Patos de Minas, 6 de julho de 2021.
 
Caro amigo Paranaíba,
 
Fiquei bastante triste quando soube, há alguns dias, que você estava infectado. Devido à pandemia, inicialmente, imaginei que você tivesse contraído a covid-19, já que ouvi relatos de que se notava certa falta de ar puro em alguns pontos de sua extensão. Contudo, logo percebi que você não havia sido infectado por um vírus, mas por dejetos humanos; dentre eles, ignorância, descompromisso e irresponsabilidade.
 
No mês passado, cheguei a fotografar suas bonitas formas com meu drone, enquanto um apaixonante pôr do sol se exibia no horizonte. Confesso que não prestei muita atenção, naquele dia, às suas cores. Nós, seres humanos, mudamos de cor dependendo de nosso estado de saúde e de nossas emoções. Podemos ficar pálidos, avermelhados ou amarelados, por exemplo. Sei que os rios também mudam de cor por uma série de fatores diferentes. Dentre eles, o motivo de sua enfermidade.
 
Com efeito, o que tenho lido no noticiário e escutado nas falas dos vereadores de nossa cidade é que você está sendo contaminado de forma irresponsável — e criminosa, eu diria — por toda a imundície humana, material e imaterial, que o povo de Patos de Minas tem a oferecer.
 
Entretanto — sei o quão pode ser inconveniente pedir favores a enfermos —, em meio a sua grave enfermidade, venho lhe pedir que não pense que a população patense é a única responsável por lhe transmitir a doença da desumanidade, a poluição. Parte da culpa, de fato, é nossa.

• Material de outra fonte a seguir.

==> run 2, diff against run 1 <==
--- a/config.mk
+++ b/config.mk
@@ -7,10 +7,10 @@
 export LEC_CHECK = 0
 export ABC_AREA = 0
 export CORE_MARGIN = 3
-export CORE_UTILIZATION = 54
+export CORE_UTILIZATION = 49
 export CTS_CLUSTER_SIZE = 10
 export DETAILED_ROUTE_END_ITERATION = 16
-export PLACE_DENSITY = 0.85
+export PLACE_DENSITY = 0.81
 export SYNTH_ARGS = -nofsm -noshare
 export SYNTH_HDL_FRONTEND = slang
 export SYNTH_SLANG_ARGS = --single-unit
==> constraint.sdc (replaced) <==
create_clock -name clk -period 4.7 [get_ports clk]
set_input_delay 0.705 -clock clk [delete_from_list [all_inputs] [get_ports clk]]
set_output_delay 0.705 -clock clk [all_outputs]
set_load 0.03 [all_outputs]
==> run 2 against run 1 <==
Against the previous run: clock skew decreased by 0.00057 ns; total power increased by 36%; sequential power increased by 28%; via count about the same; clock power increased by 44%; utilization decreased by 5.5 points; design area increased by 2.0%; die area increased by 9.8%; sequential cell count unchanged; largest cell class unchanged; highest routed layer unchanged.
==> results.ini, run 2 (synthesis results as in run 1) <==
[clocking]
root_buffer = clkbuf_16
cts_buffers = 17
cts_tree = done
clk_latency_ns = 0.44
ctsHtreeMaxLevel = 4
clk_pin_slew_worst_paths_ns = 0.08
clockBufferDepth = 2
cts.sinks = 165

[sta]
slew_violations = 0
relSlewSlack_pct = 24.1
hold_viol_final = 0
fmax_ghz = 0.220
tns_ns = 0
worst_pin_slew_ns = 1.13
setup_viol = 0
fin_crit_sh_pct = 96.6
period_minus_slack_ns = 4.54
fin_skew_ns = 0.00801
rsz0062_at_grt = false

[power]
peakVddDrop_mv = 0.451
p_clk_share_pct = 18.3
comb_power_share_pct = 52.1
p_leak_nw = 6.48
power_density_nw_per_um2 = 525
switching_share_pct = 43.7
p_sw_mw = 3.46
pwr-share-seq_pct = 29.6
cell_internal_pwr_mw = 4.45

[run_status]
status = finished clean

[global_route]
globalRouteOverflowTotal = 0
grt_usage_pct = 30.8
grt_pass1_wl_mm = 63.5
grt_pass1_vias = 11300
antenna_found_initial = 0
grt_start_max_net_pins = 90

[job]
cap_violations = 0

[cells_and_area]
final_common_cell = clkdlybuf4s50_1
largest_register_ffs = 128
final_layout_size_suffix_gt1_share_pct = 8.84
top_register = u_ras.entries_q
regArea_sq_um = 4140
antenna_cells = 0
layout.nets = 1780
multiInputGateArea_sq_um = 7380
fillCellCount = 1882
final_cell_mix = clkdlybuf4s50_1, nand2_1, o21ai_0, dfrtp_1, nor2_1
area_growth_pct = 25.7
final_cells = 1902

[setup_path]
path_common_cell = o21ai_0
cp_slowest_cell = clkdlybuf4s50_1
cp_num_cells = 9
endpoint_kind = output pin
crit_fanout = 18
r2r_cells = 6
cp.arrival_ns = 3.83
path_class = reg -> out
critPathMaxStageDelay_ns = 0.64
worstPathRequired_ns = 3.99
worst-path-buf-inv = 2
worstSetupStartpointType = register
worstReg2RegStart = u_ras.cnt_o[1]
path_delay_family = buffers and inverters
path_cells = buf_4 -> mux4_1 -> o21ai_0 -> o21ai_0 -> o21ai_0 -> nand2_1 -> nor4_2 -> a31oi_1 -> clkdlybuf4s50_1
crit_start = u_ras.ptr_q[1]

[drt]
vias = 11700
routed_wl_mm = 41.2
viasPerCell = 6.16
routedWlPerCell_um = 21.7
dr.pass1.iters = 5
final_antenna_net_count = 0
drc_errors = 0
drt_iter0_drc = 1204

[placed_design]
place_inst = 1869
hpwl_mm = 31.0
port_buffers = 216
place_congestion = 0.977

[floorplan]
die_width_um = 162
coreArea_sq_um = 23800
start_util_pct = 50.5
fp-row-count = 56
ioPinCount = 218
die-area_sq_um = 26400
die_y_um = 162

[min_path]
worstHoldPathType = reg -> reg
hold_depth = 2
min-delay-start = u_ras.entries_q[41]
## config.mk

```make
export PLATFORM = sky130hd
export DESIGN_NAME = cond_logic
export DESIGN_NICKNAME = d
export VERILOG_FILES = /design/src/rtl/cond_logic.sv
export SDC_FILE = /design/constraint.sdc
export NUM_CORES = 1
export LEC_CHECK = 0
export CORE_ASPECT_RATIO = 0.9
export CORE_MARGIN = 4
export CORE_UTILIZATION = 41
export DETAILED_ROUTE_END_ITERATION = 8
export PLACE_DENSITY = 0.73
export SYNTH_ARGS = -nofsm -noshare
export SYNTH_HDL_FRONTEND = slang
export SYNTH_SLANG_ARGS = --single-unit
```

## constraint.sdc

```tcl
create_clock -name clk -period 2.2 [get_ports clk]
set_clock_uncertainty 0.1 [all_clocks]
set_input_delay 0.33 -clock clk [delete_from_list [all_inputs] [get_ports clk]]
set_output_delay 0.33 -clock clk [all_outputs]
set_load 0.05 [all_outputs]
```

Somos particularmente responsáveis pelo lixo que expelimos de forma não íntima: as postagens que compartilhamos nas redes sociais contrárias à natureza; o plástico que jogamos sem qualquer pudor nas ruas; a água sendo desperdiçada ao lavarmos nossas calçadas. Tudo isso, bem sei, é sentido por você.
 
Por outro lado, nossos lixos íntimos, que produzimos na privacidade do interior de nossos lares, não deveriam ser, a princípio, remetidos a você sem um tratamento adequado. Acredite: pagamos caro por um tratamento que não existe. A companhia de saneamento que atua em nossa cidade deveria estar desempenhando com eficiência e eficácia o papel à qual lhe compete. Todavia, as dezenas de pontos de descarte em você revelam justamente o contrário.
 
Mas, não se desespere (aqui vai uma palavra amiga): sua doença não é incurável e seu quadro não é irreversível. Além de enviar a você a carta que agora escrevo, comprometo-me a publicá-la em meu blogue e em minhas redes sociais, a fim de buscar mais pessoas que possam cooperar para a sua recuperação. Unidos, tenho a esperança de conseguirmos lhe curar e, assim, também nos curar.
 
Com a carta, também envio a você a foto que comentei. Note como você ficou bonito nela.